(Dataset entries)
# # # # # # #
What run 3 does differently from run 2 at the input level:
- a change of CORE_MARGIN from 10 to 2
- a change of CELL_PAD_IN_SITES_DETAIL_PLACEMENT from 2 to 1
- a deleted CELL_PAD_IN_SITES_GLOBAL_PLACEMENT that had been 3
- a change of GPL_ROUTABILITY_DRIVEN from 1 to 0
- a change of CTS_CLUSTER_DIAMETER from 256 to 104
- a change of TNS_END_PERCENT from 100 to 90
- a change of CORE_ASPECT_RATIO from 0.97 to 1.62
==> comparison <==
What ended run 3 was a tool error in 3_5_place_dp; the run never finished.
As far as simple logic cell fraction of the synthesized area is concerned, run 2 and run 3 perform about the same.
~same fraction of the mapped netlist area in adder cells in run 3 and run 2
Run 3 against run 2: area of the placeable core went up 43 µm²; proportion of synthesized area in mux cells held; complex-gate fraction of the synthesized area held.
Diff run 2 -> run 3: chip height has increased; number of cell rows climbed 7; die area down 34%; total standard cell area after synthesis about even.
[flow/run.sh]
#!/bin/bash
# the make line also repeats each setting of config.mk as NAME=value (left out here)
make -C /OpenROAD-flow-scripts/flow DESIGN_CONFIG=/design/flow/config.mk WORK_HOME=/design/flow/orfs CLKGATE_MAP_FILE= finish
[flow/config.mk]
export PLATFORM = sky130hd
export DESIGN_NAME = IOTDF
export DESIGN_NICKNAME = IOTDF
export VERILOG_FILES = /design/flow/design.v
export SDC_FILE = /design/flow/constraint.sdc
export NUM_CORES = 4
export LEC_CHECK = 0
export CAP_MARGIN = 20
export CELL_PAD_IN_SITES_DETAIL_PLACEMENT = 0
export CORE_MARGIN = 2
export CORE_UTILIZATION = 30
export CTS_CLUSTER_DIAMETER = 88
export GPL_ROUTABILITY_DRIVEN = 0
export GPL_TIMING_DRIVEN = 0
export SETUP_SLACK_MARGIN = -0.32
export SLEW_MARGIN = 20
[flow/constraint.sdc]
create_clock -name core_clock -period 7.47 [get_ports {clk}]
set_input_delay 1.4940 -clock core_clock [delete_from_list [all_inputs] [get_ports {clk}]]
set_output_delay 1.4940 -clock core_clock [all_outputs]
set_load 0.01 [all_outputs]
[flow/design.v]
`timescale 1ns/10ps
module IOTDF( clk, rst, in_en, iot_in, fn_sel, busy, valid, iot_out);
input        clk;
input        rst;
input        in_en;
input  [7:0] iot_in;
input  [2:0] fn_sel;
output     busy;
output reg valid;
output reg [127:0] iot_out;
parameter GRAY2BIN = 3'b001; 
parameter FIR      = 3'b010; 
reg [9:0] counter;
reg [9:0] counter_delay1;
reg [9:0] counter_delay2;
reg [127:0] iot_data;
reg [127:0] prep_to_out;
reg [127:0] prep_to_output;
reg [127:0] wait_to;
always @(posedge clk or posedge rst) begin
    if(rst) begin
        counter <= 0;
    end else if(in_en) begin
        if (counter == 960) counter <= 0;
        else counter <= counter + 1;
    end else begin
        counter <= counter;
    end 
end
always @(posedge clk or posedge rst) begin
    if(rst) begin
        counter_delay1 <= 0;
        counter_delay2 <= 0;
    end else if(in_en) begin
        counter_delay1 <= counter;
        counter_delay2 <= counter_delay1;
    end else begin
        counter_delay1 <= counter_delay1;
        counter_delay2 <= counter_delay2;
    end
end
always @(posedge clk or posedge rst) begin
    if(rst) begin
        iot_data <= 0;
    end else if(in_en) begin
        iot_data[7:0] <= iot_in;
        iot_data[127:8] <= iot_data[119:0];
    end else begin
        iot_data <= iot_data;
    end
end
always @(posedge clk) begin
    if(!rst && in_en) begin
        wait_to <= iot_data;
    end else begin
        wait_to <= wait_to;
    end
end
integer idx;
always @(*) begin
    if(rst) begin
        prep_to_out = 0;
        prep_to_output = 0;
    end else if(in_en) begin
        if(fn_sel == GRAY2BIN) begin
            if (counter_delay1[3:0] == 15) begin
                prep_to_output = 0;
                prep_to_out[127] = iot_data[127];
                for (idx = 126; idx >= 0; idx = idx - 1) begin
                    prep_to_out[idx] = prep_to_out[idx + 1] ^ iot_data[idx];
                end
            end else begin
                prep_to_out = 0;
                prep_to_output = 0;
            end
        end else if(fn_sel == FIR) begin
            if (counter_delay1[3:0] == 15) begin
                prep_to_out = iot_data;
                prep_to_output = 0;
            end else if (counter_delay2[3:0] == 15) begin
                prep_to_out = wait_to;
                prep_to_output[127:120] = (((prep_to_out[127:120] * 8'd5) >> 3)+ 1) >> 1;
                prep_to_output[119:112] = ((((prep_to_out[119:112] * 8'd5)+(prep_to_out[127:120] * 8'd9)) >> 3)+ 1) >> 1;
                prep_to_output[111:104] = ((((prep_to_out[111:104] * 8'd5)+(prep_to_out[119:112] * 8'd9)+(prep_to_out[127:120] * 8'd2)) >>3)+ 1) >> 1;
                prep_to_output[103:96] = ((((prep_to_out[103:96] * 8'd5)+(prep_to_out[111:104] * 8'd9)+(prep_to_out[119:112] * 8'd2)) >>3)+ 1) >> 1;
                prep_to_output[95:88] = ((((prep_to_out[95:88] * 8'd5)+(prep_to_out[103:96] * 8'd9)+(prep_to_out[111:104] * 8'd2)) >>3)+ 1) >> 1;
                prep_to_output[87:80] = ((((prep_to_out[87:80] * 8'd5)+(prep_to_out[95:88] * 8'd9)+(prep_to_out[103:96] * 8'd2)) >>3)+ 1) >> 1;
                prep_to_output[79:72] = ((((prep_to_out[79:72] * 8'd5)+(prep_to_out[87:80] * 8'd9)+(prep_to_out[95:88] * 8'd2)) >>3)+ 1) >> 1;
                prep_to_output[71:64] = ((((prep_to_out[71:64] * 8'd5)+(prep_to_out[79:72] * 8'd9)+(prep_to_out[87:80] * 8'd2)) >>3)+ 1) >> 1;
                prep_to_output[63:56] = ((((prep_to_out[63:56] * 8'd5)+(prep_to_out[71:64] * 8'd9)+(prep_to_out[79:72] * 8'd2)) >>3)+ 1) >> 1;
                prep_to_output[55:48] = ((((prep_to_out[55:48] * 8'd5)+(prep_to_out[63:56] * 8'd9)+(prep_to_out[71:64] * 8'd2)) >>3)+ 1) >> 1;
                prep_to_output[47:40] = ((((prep_to_out[47:40] * 8'd5)+(prep_to_out[55:48] * 8'd9)+(prep_to_out[63:56] * 8'd2)) >>3)+ 1) >> 1;
                prep_to_output[39:32] = ((((prep_to_out[39:32] * 8'd5)+(prep_to_out[47:40] * 8'd9)+(prep_to_out[55:48] * 8'd2)) >>3)+ 1) >> 1;
                prep_to_output[31:24] = ((((prep_to_out[31:24] * 8'd5)+(prep_to_out[39:32] * 8'd9)+(prep_to_out[47:40] * 8'd2)) >>3)+ 1) >> 1;
                prep_to_output[23:16] = ((((prep_to_out[23:16] * 8'd5)+(prep_to_out[31:24] * 8'd9)+(prep_to_out[39:32] * 8'd2)) >>3)+ 1) >> 1;
                prep_to_output[15:8] = ((((prep_to_out[15:8] * 8'd5)+(prep_to_out[23:16] * 8'd9)+(prep_to_out[31:24] * 8'd2)) >>3)+ 1) >> 1;
                prep_to_output[7:0] = ((((prep_to_out[7:0] * 8'd5)+(prep_to_out[15:8] * 8'd9)+(prep_to_out[23:16] * 8'd2)) >>3)+ 1) >> 1;
            end else begin
                prep_to_out = 0;
                prep_to_output = 0;
            end
        end else begin
            prep_to_out = 0;
            prep_to_output = 0;
        end
    end else begin
        prep_to_out = 0;
        prep_to_output = 0;
    end
end
assign busy = 0;
always @(posedge clk or posedge rst) begin
    if(rst) begin
        valid <= 0;
    end else if(in_en) begin
        case(fn_sel)
            GRAY2BIN: begin
                if (counter_delay1[3:0] == 15) begin
                    valid <= 1;
                end else begin
                    valid <= 0;
                end
            end
            FIR: begin
                if (counter_delay2[3:0] == 15) begin
                    valid <= 1;
                end else begin
                    valid <= 0;
                end
            end
            default: begin
                valid <= 0;
            end
        endcase
    end
end
always @(posedge clk or posedge rst) begin
    if(rst) begin
        iot_out <= 0;
    end else if(in_en) begin
        case(fn_sel)
            GRAY2BIN: begin
                if (counter_delay1[3:0] == 15) begin
                    iot_out <= prep_to_out;
                end
            end
            FIR: begin
                if (counter_delay2[3:0] == 15) begin
                    iot_out <= prep_to_output;
                end 
            end
            default: begin
                iot_out <= 1'b0;
            end
        endcase
    end
end
endmodule
==> reports/results.txt, run 1 <==
status -> complete, no violations
comb area leader -> adder cells
final cycle utilization of the critical path -> 76.0%
endpoint of the most critical register-to-register path -> iot_out[0]$_DFFE_PP0P_
wire length of the first global-routing pass -> 154000 µm
R2R depth -> 12
total length of routed wires -> 102000 µm
distinct cell type count after synthesis -> 57
cell area after synthesis -> 35300 µm²
root buffer selected by CTS -> clkbuf_16
area fraction in mux cells -> 4.37%
Setup Total Neg Slack -> 0 ps
Buf/Inv on CP -> 0
critical path cell sequence -> xor3_1 -> xnor3_1 -> xnor2_1 -> xnor3_1 -> xnor2_2 -> xnor3_1 -> xnor3_2 -> xnor2_4 -> xnor3_1 -> xor2_1 -> a221oi_2 -> nor2_1
die width -> 347 µm
Worst path slowest cell -> a221oi_2
cell type with the largest total area -> dfrtp_1
Worst Skew -> 35.8 ps
CP startpoint -> iot_data[125]$_DFFE_PP0P_
routed len/inst -> 20.6 µm
cts hold-fix bufs -> 0
unrepaired setup endpoints after global routing -> no
fraction of the yosys area taken by sequential cells -> 30.4%
post-CTS clock slew at the launch and capture registers of the worst setup and hold paths -> 70 ps
core area -> 117000 µm²
total gr overflow -> 0
Via-to-Cell Ratio -> 4.81
data required time at the worst endpoint -> 7910 ps
violation count after the first detailed-routing iteration -> 1658
tally of OpenROAD warnings -> 27
pins over their slew limit -> 0
Max Root-Sink Buffers -> 3
total via count in the routed design -> 23800
number of CTS-inserted buffers -> 45
most common cell type on the critical path -> xnor3_1
Critical Path Stages -> 12
CTS tree -> built
worst-path fanout max -> 8
post-synthesis simple-gate area fraction -> 5.17%
Starting Density -> 30.3%
Setup Fix Bufs, Post-CTS -> 0
max-slew headroom at the worst pin -> 24.2%
xor-xnor portion of the synthesized cell area -> 13.1%
vias in the first global route -> 24700
top cells by count -> inv_1 (548), ha_1 (450), fa_1 (291), dfrtp_1 (275), xnor2_1 (265)
Post-synth EDFFs -> 128
Slew @ Worst Pin -> 1140 ps
IO Port Bufs -> 142
most used flip-flop cell after synthesis -> dfrtp_1
cell count in the Yosys report -> 3183
Data arrival, critical path -> 6120 ps
slack of the worst reg-to-reg path -> 1790 ps
Hold Crit Start -> iot_out[45]$_DFFE_PP0P_
origin of the critical flop-to-flop path -> iot_data[125]$_DFFE_PP0P_
Worst Path Class, Setup -> reg2reg
H-Tree Level Count -> 2
most instantiated library cell after synthesis -> inv_1
endpoint of the most critical setup path -> iot_out[0]$_DFFE_PP0P_
sort of element at the start of the critical path -> flip-flop
mean cell area of the mapped netlist -> 11.1 µm²
number of filler instances in the final layout -> 11700
Area leader share -> 19.5%
post-synthesis net count -> 3938
cell type group with the largest total delay on the critical path -> XOR/XNOR gates
Peak Freq -> 176 MHz
cells resized by post-CTS repair -> 0
worst hold-check path type -> reg2reg
total die size -> 120000 µm²
number of remaining DRC errors -> 0
number of nets with antenna violations after detailed routing -> 0
post-synthesis chip area from yosys -> 35300 µm²
MaxCap Viol Count -> 0
capture endpoint of the worst hold path -> iot_out[45]$_DFFE_PP0P_
post-route worst hold slack -> 489 ps
Worst setup EP type -> flip-flop
initial antenna violation count -> 2
FA/HA/MAJ Cells, Area Fraction -> 32.5%
clock latency of the later-clocked register in the worst-skew pair -> 630 ps
flip-flop and latch count after synthesis -> 403
Detailed Routing Iterations Pass 1 -> 5
peak per-stage delay on the critical path -> 800 ps
compound-gate portion of the synthesized area -> 7.93%
FP Rows -> 125
synth-to-layout area growth -> 14.9%
number of top-level design ports -> 144
pin count of the biggest net entering global routing -> 33
post-DP HPWL -> 81700 µm
number of sinks handled by clock tree synthesis -> 403
Chip Height -> 347 µm
Total Routing Usage GR -> 17.0%
number of warnings issued by yosys -> 1
cells taking the most area after synthesis -> dfrtp_1 (19%), fa_1 (17%), ha_1 (16%), edfxtp_1 (11%), xnor2_1 (6.6%)
total number of nets in the final design -> 4145
final critical delay including setup and external delays -> 5680 ps
worst hold stages -> 1
number of failing setup endpoints in the final timing report -> 0
count of endpoints failing hold in the final timing report -> 0
async set-or-reset flop fraction in the synthesized netlist -> 68.2%
synthesized netlist cell count -> 3183
==> routing by layer <==
layer  wire length, µm  GRT usage [%]  vias to the layer above
li1                  -              -                    11000
met1             46200           23.9                    12000
met2             44100           25.8                      719
met3              9330           4.88                      106
met4              2010           3.66                        2
met5               114          0.680                        -
==> through the flow <==
stage / util (%) / cells / cell area, µm² / setup slack [ps]
2_1_floorplan: - / 3183 / 35300 / 676
3_3_place_gp: 33.2 / 4849 / 38600 / -4310
3_5_place_dp: 33.5 / 4866 / 39000 / 1970
4_1_cts: 34.8 / 4950 / 40500 / 1910
5_1_grt: 34.8 / 4951 / 40600 / 1550
6_report: 34.8 / 4952 / 40600 / 1790
==> cell type report <==
type,instances,area [µm²],area share [%]
multi-input combinational,2162,22300,54.9
sequential,403,10700,26.4
inverter,548,2060,5.08
tap,1524,1910,4.70
timing repair buffer,160,1810,4.47
clock buffer,59,1240,3.06
clock inverter,25,273,0.673
buffer,70,273,0.673
antenna,1,2.50,0.00617
==> run 2, diff against run 1 <==
Settings changed: CAP_MARGIN 20 to 15, CELL_PAD_IN_SITES_DETAIL_PLACEMENT 0 to unset, CELL_PAD_IN_SITES_GLOBAL_PLACEMENT set to 3, CORE_ASPECT_RATIO set to 1.24, CORE_MARGIN 2 to 6, CORE_UTILIZATION 30 to 40, CTS_CLUSTER_DIAMETER 88 to unset, CTS_CLUSTER_SIZE set to 91, HOLD_SLACK_MARGIN set to -0.07, MIN_ROUTING_LAYER set to met2, SETUP_SLACK_MARGIN -0.32 to 0.21, TNS_END_PERCENT set to 50.
Clock period 7.47 ns to 10.0 ns, I/O delays scaled along.
==> run 2 against run 1 <==
Effect of this change: still clean on timing, DRC and antenna; non-clock buffer count fell by 8; cell area fell by 1.2%; sequential share of layout area rose by 0.32 points; critical path type is now in2reg; largest cell class unchanged; highest routed layer unchanged.
==> reports/results.txt, run 2 <==
pin count of the biggest net entering global routing -> 81
CP startpoint -> in_en
FA/HA/MAJ Cells, Area Fraction -> 32.5%
routed len/inst -> 24.5 µm
FP Rows -> 120
comb area leader -> adder cells
die width -> 279 µm
number of remaining DRC errors -> 0
Worst path slowest cell -> clkbuf_1
tally of OpenROAD warnings -> 29
Detailed Routing Iterations Pass 1 -> 6
Max Root-Sink Buffers -> 3
total die size -> 95600 µm²
vias in the first global route -> 38000
total via count in the routed design -> 32500
cell count in the Yosys report -> 3183
most instantiated library cell after synthesis -> inv_1
violation count after the first detailed-routing iteration -> 4093
max-slew headroom at the worst pin -> 12.1%
origin of the critical flop-to-flop path -> wait_to[114]$_DFFE_PP_
number of failing setup endpoints in the final timing report -> 0
total gr overflow -> 0
synthesized netlist cell count -> 3183
Buf/Inv on CP -> 7
Chip Height -> 343 µm
unrepaired setup endpoints after global routing -> no
most used flip-flop cell after synthesis -> dfrtp_1
count of endpoints failing hold in the final timing report -> 0
total length of routed wires -> 112000 µm
data required time at the worst endpoint -> 10300 ps
cell area after synthesis -> 35300 µm²
Starting Density -> 40.7%
capture endpoint of the worst hold path -> iot_out[88]$_DFFE_PP0P_
number of nets with antenna violations after detailed routing -> 0
final cell count without fillers -> 4588
number of warnings issued by yosys -> 1
peak per-stage delay on the critical path -> 740 ps
Area leader share -> 19.5%
number of top-level design ports -> 144
Post-synth EDFFs -> 128
R2R depth -> 18
mean cell area of the mapped netlist -> 11.1 µm²
synth-to-layout area growth -> 13.5%
top cells by count -> inv_1 (548), ha_1 (450), fa_1 (291), dfrtp_1 (275), xnor2_1 (265)
CTS tree -> built
H-Tree Level Count -> 2
MaxCap Viol Count -> 0
clock latency of the later-clocked register in the worst-skew pair -> 620 ps
smallest setup slack after layout -> 4330 ps
worst-path fanout max -> 24
status -> complete, no violations
sort of element at the start of the critical path -> primary input
Slew @ Worst Pin -> 1320 ps
worst hold-check path type -> reg2reg
cell type group with the largest total delay on the critical path -> buffers and inverters
worst hold stages -> 2
Placed Cells incl. Taps -> 4493
slack of the worst reg-to-reg path -> 4490 ps
Data arrival, critical path -> 5970 ps
fraction of the yosys area taken by sequential cells -> 30.4%
endpoint of the most critical setup path -> wait_to[60]$_DFFE_PP_
Via-to-Cell Ratio -> 7.08
total number of nets in the final design -> 4141
Hold Crit Start -> iot_out[88]$_DFFE_PP0P_
Setup Total Neg Slack -> 0 ps
initial antenna violation count -> 1
post-CTS clock slew at the launch and capture registers of the worst setup and hold paths -> 60 ps
Peak Freq -> 176 MHz
distinct cell type count after synthesis -> 57
IO Port Bufs -> 142
core area -> 86800 µm²
cells taking the most area after synthesis -> dfrtp_1 (19%), fa_1 (17%), ha_1 (16%), edfxtp_1 (11%), xnor2_1 (6.6%)
placement-stage worst setup slack -> 3890 ps
post-DP HPWL -> 86700 µm
Setup Fix Bufs, Post-CTS -> 0
endpoint of the most critical register-to-register path -> iot_out[119]$_DFFE_PP0P_
flip-flop and latch count after synthesis -> 403
pins over their slew limit -> 0
post-synthesis simple-gate area fraction -> 5.17%
Worst Skew -> 19.3 ps
number of CTS-inserted buffers -> 49
Worst Path Class, Setup -> in2reg
async set-or-reset flop fraction in the synthesized netlist -> 68.2%
cells resized by post-CTS repair -> 0
cell type with the largest total area -> dfrtp_1
final critical delay including setup and external delays -> 5670 ps
Worst setup EP type -> flip-flop
final cycle utilization of the critical path -> 56.7%
compound-gate portion of the synthesized area -> 7.93%
root buffer selected by CTS -> clkbuf_16
number of sinks handled by clock tree synthesis -> 403
post-synthesis chip area from yosys -> 35300 µm²
Critical Path Stages -> 8
wire length of the first global-routing pass -> 166000 µm
Total Routing Usage GR -> 34.6%
post-synthesis net count -> 3938
critical path cell sequence -> clkdlybuf4s50_1 -> clkbuf_1 -> clkbuf_1 -> clkbuf_1 -> nor2b_4 -> buf_12 -> buf_12 -> buf_12
area fraction in mux cells -> 4.37%
xor-xnor portion of the synthesized cell area -> 13.1%
cts hold-fix bufs -> 0
-- run 2: area by class of cell --
cell class / count / area [µm²]
Antenna cell: 2 / 5.00
Buffer: 70 / 279
Clock buffer: 66 / 1360
Clock inverter: 26 / 267
Fill cell: 8231 / 46700
Inverter: 548 / 2060
Multi-Input combinational cell: 2162 / 22300
Sequential cell: 403 / 10700
Tap cell: 1159 / 1450
Timing Repair Buffer: 152 / 1660
-- run 2: per-layer routing --
metal  up-vias  share of wire [%]  GRT usage (%)
met5         -               0.84           10.1
met4        28                5.6           3.93
met3       591                 42           47.8
met2      9045                 52           42.4
met1     11900                  0              -
li1      10900                  -              -
-- run 2: per-stage QoR --
step	instance area (µm²)	util (%)	hold slack [ps]
3_3_place_gp	38200	44.0	463
4_1_cts	40000	46.1	488
5_1_grt	40100	46.2	514
2_1_floorplan	35300	-	444
6_report	40100	46.2	483
3_5_place_dp	38400	44.3	474
==> run 3, diff against run 2 <==
Settings changed: ABC_AREA set to 1, CELL_PAD_IN_SITES_DETAIL_PLACEMENT set to 0, CORE_ASPECT_RATIO 1.24 to 1.29, CORE_MARGIN 6 to 5, CORE_UTILIZATION 40 to 24, CTS_CLUSTER_DIAMETER set to 380, CTS_CLUSTER_SIZE 91 to unset, GPL_TIMING_DRIVEN 0 to unset, HOLD_SLACK_MARGIN -0.07 to 0.02, PLACE_DENSITY_LB_ADDON set to 0.14, SETUP_SLACK_MARGIN 0.21 to 0.64, TNS_END_PERCENT 50 to unset.
Clock period 10.0 ns to 3.17 ns, I/O delays scaled along.
==> run 3 against run 2 <==
Effect of this change: the layout now fails its checks (negative setup slack); wire length rose by 26%; non-clock buffer count is 988 higher; register-to-register slack lost 19000 ps; worst hold slack worse by 9.1 ps; final cell count rose by 57%; global-route usage is 8.7 points lower.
# # # # # # #
§ **Activity**
Above are the entries. Copy exactly the part that opens with the line containing "pin count of the biggest net entering global routing -> 81" and closes with the line containing "total die size -> 95600 µm²", and no more.

§ **Written response**
pin count of the biggest net entering global routing -> 81
CP startpoint -> in_en
FA/HA/MAJ Cells, Area Fraction -> 32.5%
routed len/inst -> 24.5 µm
FP Rows -> 120
comb area leader -> adder cells
die width -> 279 µm
number of remaining DRC errors -> 0
Worst path slowest cell -> clkbuf_1
tally of OpenROAD warnings -> 29
Detailed Routing Iterations Pass 1 -> 6
Max Root-Sink Buffers -> 3
total die size -> 95600 µm²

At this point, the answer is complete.